- _Task details_
For the material that follows, work out how many lines hold the word "cycles" and answer only with the number.

- _Material to process_
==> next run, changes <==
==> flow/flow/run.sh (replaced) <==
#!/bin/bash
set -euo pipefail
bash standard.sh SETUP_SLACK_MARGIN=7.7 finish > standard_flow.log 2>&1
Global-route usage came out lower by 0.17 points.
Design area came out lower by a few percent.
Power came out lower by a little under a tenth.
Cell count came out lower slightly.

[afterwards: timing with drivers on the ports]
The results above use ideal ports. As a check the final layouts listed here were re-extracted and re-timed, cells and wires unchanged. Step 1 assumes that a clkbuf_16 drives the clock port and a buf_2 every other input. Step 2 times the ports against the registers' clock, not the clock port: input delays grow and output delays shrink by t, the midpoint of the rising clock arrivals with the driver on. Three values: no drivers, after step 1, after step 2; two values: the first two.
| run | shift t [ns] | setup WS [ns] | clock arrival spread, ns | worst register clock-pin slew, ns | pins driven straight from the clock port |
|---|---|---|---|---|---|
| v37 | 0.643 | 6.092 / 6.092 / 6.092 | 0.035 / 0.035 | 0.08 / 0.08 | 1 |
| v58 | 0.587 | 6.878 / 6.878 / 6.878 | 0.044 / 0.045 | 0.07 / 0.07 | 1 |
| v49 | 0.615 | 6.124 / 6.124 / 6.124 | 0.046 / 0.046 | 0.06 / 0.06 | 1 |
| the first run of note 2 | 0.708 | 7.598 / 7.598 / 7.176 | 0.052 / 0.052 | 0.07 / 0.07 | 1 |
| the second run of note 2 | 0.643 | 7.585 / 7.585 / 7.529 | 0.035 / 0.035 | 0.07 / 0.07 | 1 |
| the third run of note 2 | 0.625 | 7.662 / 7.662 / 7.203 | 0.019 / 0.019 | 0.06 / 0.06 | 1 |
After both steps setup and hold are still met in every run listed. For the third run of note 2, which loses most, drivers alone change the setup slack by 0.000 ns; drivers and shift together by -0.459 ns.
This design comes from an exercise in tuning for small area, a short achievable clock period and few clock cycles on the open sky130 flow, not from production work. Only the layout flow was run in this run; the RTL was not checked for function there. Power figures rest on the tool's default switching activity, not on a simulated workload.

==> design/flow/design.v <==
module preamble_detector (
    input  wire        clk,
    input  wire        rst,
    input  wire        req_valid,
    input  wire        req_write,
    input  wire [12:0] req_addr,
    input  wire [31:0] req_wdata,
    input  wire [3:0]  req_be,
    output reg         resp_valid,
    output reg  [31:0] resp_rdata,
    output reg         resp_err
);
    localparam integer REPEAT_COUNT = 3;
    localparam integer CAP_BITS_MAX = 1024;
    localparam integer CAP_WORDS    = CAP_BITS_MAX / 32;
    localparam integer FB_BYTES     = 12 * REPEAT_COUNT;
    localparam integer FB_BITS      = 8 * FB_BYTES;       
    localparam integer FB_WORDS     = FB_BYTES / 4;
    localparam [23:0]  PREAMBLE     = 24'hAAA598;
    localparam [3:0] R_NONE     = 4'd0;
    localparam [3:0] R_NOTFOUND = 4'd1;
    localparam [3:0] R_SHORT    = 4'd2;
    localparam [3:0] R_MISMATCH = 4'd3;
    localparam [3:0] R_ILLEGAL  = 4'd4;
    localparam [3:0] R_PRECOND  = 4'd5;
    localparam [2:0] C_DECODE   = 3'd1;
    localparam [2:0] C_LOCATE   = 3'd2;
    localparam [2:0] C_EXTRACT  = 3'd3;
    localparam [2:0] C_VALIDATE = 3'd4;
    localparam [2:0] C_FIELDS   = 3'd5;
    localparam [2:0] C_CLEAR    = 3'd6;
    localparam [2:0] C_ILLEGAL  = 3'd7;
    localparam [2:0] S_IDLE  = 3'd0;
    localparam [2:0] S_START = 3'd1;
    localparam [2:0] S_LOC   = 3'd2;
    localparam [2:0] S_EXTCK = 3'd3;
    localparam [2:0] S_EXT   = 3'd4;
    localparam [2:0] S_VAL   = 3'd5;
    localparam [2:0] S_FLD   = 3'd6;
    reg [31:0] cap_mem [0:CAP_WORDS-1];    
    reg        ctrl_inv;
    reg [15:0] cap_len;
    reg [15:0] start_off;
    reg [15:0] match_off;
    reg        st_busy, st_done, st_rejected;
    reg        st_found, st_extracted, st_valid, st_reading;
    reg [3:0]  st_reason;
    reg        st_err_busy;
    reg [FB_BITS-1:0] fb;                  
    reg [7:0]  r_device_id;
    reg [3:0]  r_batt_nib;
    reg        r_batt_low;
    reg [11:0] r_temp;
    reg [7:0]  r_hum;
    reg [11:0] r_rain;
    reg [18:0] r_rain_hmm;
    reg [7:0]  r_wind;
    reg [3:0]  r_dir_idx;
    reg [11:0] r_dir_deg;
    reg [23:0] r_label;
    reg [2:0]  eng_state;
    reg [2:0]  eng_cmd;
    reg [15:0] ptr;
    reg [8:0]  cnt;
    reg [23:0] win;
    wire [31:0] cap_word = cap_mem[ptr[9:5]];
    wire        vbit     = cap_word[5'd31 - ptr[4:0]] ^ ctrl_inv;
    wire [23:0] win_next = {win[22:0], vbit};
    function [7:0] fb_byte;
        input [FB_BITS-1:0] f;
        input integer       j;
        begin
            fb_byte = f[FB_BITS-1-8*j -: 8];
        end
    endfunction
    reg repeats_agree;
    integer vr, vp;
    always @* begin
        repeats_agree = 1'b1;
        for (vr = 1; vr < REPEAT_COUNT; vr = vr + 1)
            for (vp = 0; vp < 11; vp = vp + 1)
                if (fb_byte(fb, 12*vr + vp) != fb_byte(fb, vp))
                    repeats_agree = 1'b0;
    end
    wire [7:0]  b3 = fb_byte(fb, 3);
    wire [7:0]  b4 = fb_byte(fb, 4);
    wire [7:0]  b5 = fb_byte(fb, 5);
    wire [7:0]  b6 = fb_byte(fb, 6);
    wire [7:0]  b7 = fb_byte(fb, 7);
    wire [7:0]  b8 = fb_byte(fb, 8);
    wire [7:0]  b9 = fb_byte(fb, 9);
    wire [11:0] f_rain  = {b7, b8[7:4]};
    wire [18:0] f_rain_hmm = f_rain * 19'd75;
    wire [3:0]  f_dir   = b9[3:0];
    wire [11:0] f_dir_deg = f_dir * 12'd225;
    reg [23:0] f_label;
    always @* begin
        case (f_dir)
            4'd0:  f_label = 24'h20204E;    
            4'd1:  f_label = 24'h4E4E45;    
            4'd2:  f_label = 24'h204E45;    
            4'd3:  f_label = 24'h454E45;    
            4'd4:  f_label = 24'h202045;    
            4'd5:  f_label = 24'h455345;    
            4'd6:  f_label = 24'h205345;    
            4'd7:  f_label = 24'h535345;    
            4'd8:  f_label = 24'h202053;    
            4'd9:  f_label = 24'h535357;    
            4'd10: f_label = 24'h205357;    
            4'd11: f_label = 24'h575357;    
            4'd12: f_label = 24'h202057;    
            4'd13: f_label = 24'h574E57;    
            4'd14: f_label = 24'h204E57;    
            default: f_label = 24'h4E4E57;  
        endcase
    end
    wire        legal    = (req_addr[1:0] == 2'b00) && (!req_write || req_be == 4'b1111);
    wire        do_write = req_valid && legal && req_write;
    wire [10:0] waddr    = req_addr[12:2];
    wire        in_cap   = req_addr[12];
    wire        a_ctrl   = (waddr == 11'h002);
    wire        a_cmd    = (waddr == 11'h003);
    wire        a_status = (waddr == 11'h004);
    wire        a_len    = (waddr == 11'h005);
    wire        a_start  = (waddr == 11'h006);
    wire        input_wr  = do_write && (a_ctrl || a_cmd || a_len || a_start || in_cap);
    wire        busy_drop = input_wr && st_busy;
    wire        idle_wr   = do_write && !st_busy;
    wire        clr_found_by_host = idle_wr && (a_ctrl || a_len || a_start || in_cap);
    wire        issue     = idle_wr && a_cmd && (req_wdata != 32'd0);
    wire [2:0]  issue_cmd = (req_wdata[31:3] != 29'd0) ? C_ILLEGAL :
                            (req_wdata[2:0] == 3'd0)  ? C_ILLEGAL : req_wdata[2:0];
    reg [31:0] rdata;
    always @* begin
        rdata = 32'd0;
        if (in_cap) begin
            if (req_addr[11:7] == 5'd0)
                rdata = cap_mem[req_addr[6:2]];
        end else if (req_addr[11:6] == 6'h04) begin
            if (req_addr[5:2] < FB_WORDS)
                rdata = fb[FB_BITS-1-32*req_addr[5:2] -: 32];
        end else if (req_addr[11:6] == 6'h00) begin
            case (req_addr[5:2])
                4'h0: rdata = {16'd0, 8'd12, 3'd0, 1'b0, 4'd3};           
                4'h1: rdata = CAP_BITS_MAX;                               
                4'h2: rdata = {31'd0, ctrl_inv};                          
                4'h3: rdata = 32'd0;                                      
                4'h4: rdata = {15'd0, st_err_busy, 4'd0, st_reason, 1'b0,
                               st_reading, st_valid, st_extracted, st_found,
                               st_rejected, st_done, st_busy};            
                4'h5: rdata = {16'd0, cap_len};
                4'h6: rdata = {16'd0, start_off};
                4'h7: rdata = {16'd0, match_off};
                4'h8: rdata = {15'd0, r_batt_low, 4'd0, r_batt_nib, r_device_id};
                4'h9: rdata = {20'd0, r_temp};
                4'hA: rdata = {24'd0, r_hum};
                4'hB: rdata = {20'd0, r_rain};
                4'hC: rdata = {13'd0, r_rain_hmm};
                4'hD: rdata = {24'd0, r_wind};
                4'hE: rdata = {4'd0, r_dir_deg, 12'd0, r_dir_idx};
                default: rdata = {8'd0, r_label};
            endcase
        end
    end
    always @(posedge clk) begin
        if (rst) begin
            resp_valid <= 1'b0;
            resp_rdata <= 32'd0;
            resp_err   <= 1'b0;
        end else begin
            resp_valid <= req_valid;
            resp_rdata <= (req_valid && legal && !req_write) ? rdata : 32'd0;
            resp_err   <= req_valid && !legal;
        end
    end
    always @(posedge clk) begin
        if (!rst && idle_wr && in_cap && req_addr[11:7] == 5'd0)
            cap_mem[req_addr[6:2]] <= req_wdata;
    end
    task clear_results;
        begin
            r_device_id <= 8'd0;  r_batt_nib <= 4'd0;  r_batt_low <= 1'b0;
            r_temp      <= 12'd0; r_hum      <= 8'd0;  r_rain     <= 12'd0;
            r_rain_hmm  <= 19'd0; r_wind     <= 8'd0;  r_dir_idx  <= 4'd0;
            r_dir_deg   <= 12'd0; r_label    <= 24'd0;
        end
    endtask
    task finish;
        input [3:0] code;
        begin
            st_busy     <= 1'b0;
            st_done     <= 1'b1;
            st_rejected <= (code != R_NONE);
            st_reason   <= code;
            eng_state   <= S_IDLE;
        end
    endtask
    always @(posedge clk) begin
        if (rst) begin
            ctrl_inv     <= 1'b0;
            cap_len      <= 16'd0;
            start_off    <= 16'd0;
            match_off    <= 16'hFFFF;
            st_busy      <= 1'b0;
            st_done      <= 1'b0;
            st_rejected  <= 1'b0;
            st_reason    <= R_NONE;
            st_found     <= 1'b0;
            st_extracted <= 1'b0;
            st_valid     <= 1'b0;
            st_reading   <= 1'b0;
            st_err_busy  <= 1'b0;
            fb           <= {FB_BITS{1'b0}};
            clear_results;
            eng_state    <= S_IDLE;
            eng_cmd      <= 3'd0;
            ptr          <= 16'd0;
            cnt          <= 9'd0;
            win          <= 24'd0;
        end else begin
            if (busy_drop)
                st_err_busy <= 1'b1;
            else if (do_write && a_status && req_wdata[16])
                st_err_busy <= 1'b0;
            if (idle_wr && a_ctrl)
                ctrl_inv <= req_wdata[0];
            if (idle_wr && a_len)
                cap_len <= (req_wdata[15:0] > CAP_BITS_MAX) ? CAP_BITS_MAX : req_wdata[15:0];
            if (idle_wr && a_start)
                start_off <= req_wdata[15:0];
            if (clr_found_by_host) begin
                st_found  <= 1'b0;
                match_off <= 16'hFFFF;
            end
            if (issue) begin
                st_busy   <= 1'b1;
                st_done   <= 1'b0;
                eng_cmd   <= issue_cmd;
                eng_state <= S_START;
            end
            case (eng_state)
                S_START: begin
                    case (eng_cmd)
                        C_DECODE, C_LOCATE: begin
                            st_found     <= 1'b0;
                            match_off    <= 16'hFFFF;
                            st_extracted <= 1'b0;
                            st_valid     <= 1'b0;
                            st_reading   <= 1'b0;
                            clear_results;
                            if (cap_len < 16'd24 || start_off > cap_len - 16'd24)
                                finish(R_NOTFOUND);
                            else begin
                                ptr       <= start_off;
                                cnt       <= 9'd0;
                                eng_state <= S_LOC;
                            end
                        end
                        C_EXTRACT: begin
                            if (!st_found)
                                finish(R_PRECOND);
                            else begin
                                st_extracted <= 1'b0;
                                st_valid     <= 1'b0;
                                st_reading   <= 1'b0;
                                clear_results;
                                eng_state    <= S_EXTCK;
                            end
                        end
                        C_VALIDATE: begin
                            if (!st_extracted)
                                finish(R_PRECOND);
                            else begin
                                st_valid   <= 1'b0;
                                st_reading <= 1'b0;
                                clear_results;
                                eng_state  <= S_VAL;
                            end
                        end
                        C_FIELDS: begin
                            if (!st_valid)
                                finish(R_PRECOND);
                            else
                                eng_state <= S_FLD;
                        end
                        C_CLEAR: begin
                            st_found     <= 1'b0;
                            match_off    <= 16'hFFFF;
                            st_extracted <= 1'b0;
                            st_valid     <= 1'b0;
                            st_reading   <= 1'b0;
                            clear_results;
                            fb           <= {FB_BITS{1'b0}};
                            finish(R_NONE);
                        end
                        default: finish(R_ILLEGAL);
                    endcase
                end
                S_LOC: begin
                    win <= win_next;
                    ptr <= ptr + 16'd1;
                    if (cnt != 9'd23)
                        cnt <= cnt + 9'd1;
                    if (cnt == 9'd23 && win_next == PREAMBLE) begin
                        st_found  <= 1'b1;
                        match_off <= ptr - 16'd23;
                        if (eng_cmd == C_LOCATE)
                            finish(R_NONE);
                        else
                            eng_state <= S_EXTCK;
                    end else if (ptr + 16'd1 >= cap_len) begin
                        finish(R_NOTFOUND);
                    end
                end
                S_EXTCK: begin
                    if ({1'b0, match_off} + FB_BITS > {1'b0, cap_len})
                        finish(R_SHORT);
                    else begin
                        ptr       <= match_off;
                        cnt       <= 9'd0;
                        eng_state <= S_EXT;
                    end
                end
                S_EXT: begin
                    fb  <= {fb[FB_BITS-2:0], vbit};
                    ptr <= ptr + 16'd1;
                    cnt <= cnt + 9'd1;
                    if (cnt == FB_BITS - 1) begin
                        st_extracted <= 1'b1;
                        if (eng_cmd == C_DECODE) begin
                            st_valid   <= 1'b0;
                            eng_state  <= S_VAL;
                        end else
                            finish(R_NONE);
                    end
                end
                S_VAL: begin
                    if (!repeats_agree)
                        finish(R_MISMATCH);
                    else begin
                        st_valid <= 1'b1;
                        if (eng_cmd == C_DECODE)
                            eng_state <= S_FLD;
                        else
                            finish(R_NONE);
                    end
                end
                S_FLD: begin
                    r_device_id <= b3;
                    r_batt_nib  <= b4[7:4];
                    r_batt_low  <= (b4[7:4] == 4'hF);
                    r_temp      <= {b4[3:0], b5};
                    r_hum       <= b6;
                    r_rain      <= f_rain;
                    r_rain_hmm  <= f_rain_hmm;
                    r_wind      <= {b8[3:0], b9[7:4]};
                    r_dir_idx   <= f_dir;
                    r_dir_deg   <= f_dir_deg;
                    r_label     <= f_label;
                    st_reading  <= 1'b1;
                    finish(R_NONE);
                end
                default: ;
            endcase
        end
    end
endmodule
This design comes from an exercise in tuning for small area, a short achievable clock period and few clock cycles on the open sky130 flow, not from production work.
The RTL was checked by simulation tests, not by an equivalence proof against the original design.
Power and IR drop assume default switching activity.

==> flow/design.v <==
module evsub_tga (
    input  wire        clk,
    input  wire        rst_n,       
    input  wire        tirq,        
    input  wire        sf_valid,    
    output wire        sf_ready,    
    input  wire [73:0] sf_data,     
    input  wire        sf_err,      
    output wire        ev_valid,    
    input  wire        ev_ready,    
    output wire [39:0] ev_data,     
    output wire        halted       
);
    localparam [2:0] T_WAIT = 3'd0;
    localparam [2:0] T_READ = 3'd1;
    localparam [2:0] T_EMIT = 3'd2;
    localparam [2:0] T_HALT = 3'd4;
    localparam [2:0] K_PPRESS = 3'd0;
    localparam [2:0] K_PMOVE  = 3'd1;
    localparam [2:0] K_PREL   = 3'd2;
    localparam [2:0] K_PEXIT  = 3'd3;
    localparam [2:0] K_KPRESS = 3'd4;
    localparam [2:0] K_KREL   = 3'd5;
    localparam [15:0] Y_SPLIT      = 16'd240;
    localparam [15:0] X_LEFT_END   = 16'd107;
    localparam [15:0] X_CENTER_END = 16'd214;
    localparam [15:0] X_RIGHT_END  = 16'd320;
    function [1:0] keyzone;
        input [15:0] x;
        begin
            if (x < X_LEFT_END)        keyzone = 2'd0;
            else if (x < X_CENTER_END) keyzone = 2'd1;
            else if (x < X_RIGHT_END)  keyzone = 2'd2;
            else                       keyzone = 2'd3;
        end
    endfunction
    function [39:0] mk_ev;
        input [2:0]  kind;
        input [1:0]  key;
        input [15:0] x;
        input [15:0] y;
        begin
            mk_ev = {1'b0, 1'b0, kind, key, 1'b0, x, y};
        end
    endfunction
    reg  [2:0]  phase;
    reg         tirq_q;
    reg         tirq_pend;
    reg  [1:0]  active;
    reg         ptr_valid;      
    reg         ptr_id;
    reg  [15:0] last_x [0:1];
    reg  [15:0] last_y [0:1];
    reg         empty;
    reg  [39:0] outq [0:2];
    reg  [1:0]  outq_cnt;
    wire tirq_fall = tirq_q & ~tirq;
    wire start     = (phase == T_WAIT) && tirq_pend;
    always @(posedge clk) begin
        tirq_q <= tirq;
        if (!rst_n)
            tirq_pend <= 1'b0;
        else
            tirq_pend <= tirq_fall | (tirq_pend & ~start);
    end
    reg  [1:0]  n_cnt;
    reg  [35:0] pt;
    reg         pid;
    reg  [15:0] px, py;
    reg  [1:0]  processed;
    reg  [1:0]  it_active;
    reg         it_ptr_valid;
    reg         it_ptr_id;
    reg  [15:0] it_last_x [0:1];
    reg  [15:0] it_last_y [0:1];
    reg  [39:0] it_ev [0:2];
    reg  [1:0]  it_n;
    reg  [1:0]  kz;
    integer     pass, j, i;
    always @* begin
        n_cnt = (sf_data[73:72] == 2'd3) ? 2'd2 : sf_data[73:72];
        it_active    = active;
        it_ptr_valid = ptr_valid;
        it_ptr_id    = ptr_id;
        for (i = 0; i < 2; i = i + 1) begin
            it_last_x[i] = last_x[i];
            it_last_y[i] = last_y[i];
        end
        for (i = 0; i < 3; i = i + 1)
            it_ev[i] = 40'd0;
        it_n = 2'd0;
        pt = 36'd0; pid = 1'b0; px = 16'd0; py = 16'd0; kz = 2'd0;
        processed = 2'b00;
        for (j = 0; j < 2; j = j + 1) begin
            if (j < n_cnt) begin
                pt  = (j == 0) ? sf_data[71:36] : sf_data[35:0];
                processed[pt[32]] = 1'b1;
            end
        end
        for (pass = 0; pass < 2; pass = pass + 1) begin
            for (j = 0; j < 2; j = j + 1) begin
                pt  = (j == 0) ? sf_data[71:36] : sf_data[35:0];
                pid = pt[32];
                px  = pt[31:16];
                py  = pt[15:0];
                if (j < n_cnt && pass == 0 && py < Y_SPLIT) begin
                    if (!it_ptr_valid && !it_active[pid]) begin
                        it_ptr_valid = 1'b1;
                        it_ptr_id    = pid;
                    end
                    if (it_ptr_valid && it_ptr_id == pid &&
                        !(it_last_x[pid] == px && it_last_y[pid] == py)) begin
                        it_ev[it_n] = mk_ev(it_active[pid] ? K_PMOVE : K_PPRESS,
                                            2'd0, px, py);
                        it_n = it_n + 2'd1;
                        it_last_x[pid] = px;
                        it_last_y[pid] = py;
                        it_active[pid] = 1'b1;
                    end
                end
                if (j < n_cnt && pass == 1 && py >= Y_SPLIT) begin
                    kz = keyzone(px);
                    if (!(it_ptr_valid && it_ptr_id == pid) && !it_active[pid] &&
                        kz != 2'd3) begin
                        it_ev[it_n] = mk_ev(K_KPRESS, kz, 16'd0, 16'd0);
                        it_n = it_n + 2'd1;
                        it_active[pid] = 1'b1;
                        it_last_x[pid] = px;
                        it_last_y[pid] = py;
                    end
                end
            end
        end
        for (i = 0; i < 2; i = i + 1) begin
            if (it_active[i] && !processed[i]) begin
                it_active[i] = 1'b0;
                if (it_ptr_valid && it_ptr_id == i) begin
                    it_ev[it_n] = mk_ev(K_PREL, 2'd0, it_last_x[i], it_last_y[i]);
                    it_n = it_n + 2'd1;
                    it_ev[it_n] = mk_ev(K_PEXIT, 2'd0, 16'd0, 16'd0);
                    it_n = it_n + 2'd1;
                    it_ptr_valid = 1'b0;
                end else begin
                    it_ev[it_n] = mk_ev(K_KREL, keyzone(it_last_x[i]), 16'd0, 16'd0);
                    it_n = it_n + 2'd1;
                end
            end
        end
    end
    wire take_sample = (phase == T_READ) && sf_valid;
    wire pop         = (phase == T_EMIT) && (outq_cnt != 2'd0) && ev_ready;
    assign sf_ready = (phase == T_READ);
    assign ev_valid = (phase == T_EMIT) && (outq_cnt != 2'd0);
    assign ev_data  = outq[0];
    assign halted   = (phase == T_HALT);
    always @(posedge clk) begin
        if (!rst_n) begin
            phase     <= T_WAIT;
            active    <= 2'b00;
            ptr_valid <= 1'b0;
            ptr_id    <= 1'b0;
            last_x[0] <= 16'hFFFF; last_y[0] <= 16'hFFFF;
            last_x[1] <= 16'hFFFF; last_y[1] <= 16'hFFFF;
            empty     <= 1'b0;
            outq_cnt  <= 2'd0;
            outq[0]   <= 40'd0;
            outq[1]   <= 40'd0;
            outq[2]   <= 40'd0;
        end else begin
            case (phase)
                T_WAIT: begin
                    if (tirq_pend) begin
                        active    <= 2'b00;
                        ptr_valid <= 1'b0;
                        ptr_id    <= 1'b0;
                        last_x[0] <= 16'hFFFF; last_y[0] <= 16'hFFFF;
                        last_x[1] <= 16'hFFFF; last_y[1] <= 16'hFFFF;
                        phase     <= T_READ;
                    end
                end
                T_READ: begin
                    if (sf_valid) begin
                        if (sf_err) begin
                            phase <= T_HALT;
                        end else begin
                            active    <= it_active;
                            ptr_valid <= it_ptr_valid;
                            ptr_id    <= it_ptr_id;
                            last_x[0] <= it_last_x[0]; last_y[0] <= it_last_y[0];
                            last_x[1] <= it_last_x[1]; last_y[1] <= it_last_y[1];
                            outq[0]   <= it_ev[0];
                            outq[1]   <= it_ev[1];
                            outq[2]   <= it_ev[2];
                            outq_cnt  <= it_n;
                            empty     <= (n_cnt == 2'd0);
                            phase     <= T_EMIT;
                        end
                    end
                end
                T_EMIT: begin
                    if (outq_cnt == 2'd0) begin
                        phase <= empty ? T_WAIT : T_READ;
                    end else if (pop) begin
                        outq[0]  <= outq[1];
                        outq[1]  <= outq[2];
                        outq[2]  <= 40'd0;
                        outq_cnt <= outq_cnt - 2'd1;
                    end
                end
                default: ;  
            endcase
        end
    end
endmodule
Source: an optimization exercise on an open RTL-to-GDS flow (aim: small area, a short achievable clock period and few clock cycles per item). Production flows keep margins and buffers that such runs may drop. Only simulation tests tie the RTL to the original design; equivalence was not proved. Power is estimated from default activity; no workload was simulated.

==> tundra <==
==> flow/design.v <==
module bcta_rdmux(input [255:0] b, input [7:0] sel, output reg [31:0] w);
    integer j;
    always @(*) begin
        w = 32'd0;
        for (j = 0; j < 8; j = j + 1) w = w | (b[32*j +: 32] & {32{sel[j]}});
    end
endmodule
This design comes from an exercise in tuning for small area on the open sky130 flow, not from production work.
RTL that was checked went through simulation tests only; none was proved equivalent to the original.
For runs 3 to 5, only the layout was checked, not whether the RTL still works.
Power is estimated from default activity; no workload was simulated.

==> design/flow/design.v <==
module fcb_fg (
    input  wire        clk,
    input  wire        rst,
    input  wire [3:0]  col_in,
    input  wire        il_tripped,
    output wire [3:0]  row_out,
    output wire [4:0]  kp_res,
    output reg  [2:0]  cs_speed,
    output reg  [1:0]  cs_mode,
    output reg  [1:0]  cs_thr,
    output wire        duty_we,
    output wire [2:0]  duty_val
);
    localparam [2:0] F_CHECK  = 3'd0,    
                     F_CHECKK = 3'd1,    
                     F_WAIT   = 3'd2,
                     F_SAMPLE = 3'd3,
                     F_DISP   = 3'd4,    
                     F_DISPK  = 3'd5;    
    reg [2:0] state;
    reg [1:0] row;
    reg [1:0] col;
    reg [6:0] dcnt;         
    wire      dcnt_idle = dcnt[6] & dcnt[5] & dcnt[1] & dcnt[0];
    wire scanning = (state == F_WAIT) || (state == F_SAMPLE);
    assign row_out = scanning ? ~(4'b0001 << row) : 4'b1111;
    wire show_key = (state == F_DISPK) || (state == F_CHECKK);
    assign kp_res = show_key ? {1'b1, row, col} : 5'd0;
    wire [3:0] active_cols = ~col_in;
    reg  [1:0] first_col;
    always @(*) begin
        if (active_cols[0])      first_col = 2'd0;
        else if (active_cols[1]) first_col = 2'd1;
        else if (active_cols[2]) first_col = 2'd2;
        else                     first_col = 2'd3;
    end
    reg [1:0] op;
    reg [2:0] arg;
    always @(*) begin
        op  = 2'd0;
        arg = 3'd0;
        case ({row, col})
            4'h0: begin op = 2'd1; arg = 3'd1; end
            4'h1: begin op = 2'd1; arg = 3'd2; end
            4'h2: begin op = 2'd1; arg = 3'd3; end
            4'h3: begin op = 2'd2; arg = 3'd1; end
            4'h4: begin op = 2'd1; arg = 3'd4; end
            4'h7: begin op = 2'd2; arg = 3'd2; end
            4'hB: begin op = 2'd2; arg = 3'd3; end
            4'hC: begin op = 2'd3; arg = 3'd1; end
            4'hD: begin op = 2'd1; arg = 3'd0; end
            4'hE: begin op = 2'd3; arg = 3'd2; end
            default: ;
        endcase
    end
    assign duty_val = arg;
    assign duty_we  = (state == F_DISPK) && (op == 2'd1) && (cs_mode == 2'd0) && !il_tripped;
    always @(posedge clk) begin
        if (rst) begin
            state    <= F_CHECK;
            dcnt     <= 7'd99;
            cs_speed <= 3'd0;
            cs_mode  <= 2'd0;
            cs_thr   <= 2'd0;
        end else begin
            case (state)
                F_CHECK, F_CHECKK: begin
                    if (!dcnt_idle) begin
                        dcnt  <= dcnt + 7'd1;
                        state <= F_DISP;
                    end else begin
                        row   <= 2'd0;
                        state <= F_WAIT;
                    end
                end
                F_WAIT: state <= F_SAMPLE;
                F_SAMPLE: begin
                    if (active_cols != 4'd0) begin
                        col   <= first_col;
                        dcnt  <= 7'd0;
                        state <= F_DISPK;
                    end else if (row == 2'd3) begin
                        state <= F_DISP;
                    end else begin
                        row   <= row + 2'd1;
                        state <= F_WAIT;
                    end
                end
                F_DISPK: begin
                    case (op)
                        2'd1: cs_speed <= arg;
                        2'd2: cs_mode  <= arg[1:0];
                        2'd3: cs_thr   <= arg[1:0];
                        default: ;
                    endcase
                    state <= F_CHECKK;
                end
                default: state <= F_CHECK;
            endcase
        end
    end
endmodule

- _Written reply_
3